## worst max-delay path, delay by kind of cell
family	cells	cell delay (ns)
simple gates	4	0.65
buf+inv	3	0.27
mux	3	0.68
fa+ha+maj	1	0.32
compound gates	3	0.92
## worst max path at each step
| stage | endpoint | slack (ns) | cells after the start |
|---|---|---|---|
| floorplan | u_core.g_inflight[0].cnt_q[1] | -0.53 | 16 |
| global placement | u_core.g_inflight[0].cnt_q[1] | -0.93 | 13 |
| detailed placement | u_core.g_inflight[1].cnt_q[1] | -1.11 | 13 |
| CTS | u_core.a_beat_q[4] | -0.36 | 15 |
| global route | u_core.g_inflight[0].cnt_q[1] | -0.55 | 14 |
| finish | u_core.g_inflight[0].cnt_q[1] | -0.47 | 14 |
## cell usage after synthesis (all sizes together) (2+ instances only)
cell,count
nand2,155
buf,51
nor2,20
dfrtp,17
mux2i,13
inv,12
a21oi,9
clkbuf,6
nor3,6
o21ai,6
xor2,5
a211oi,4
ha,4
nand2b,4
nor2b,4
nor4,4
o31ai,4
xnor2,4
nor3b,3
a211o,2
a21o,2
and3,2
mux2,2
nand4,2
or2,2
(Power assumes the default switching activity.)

---

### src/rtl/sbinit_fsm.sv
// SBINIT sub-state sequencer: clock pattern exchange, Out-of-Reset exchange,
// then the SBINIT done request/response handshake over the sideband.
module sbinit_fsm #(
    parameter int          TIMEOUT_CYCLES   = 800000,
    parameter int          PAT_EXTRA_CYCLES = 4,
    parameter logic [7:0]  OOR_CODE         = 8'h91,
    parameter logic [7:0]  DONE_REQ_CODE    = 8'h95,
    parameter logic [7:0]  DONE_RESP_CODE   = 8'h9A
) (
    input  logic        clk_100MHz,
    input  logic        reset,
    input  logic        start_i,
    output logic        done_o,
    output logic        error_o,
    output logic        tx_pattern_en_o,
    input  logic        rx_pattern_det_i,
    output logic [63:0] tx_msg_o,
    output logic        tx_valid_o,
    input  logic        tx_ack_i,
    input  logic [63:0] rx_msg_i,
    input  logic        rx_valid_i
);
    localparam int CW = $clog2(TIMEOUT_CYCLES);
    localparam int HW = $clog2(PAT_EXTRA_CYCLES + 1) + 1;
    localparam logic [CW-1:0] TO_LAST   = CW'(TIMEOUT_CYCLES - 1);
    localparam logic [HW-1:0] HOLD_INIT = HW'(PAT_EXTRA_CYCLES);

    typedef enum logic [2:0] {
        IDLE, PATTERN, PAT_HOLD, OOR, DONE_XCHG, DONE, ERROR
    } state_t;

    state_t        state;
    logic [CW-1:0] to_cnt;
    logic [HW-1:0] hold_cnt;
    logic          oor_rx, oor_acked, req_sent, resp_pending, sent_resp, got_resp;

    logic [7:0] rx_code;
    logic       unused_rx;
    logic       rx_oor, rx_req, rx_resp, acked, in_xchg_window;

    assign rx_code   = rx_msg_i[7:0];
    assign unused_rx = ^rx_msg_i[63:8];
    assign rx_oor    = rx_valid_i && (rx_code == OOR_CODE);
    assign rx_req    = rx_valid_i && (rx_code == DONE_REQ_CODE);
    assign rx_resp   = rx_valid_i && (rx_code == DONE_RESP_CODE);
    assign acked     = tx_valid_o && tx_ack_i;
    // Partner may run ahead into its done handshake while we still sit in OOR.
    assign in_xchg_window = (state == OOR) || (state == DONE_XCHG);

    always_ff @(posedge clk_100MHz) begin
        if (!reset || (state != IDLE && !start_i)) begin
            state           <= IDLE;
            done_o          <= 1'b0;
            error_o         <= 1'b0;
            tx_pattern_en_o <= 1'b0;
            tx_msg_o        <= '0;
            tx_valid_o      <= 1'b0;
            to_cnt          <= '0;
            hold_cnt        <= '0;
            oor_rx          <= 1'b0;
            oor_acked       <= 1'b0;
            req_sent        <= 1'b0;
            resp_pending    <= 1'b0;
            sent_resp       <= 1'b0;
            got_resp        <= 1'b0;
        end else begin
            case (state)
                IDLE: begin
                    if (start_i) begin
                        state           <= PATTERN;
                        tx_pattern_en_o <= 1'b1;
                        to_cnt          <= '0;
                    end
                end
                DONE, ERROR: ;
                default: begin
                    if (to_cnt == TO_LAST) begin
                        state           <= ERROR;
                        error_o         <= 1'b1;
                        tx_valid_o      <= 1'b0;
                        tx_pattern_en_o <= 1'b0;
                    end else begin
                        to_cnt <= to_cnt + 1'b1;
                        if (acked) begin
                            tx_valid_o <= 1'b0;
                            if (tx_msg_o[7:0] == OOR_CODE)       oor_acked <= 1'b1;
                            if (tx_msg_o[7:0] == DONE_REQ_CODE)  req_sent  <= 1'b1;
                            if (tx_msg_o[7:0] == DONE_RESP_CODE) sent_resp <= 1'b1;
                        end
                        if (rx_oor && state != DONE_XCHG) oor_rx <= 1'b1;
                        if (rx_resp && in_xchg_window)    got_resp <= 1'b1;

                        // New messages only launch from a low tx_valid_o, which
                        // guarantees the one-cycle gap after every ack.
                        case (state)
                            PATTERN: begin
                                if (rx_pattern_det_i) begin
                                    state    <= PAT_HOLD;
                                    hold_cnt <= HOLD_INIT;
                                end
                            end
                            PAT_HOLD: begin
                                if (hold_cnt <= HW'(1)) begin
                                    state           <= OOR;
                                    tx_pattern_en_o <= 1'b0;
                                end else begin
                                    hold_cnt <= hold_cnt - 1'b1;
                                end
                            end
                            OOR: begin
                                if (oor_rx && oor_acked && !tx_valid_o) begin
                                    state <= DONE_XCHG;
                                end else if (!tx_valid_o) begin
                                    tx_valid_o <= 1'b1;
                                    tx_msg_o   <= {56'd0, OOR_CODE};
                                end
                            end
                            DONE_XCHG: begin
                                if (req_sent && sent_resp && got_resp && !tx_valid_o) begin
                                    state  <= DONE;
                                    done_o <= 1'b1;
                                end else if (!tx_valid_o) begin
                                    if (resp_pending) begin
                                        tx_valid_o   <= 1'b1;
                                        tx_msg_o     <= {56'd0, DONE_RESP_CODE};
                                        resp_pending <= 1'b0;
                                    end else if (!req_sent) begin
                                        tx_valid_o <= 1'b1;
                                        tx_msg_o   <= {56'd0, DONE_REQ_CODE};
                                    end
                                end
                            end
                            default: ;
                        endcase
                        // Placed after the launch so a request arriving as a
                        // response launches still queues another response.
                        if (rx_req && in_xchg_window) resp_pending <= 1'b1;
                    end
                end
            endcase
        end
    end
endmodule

WHAT YOU NEED TO DO — In which lines of the records does the word "delay" appear? Copy each of them.

REPLY —
## worst max-delay path, delay by kind of cell
family	cells	cell delay (ns)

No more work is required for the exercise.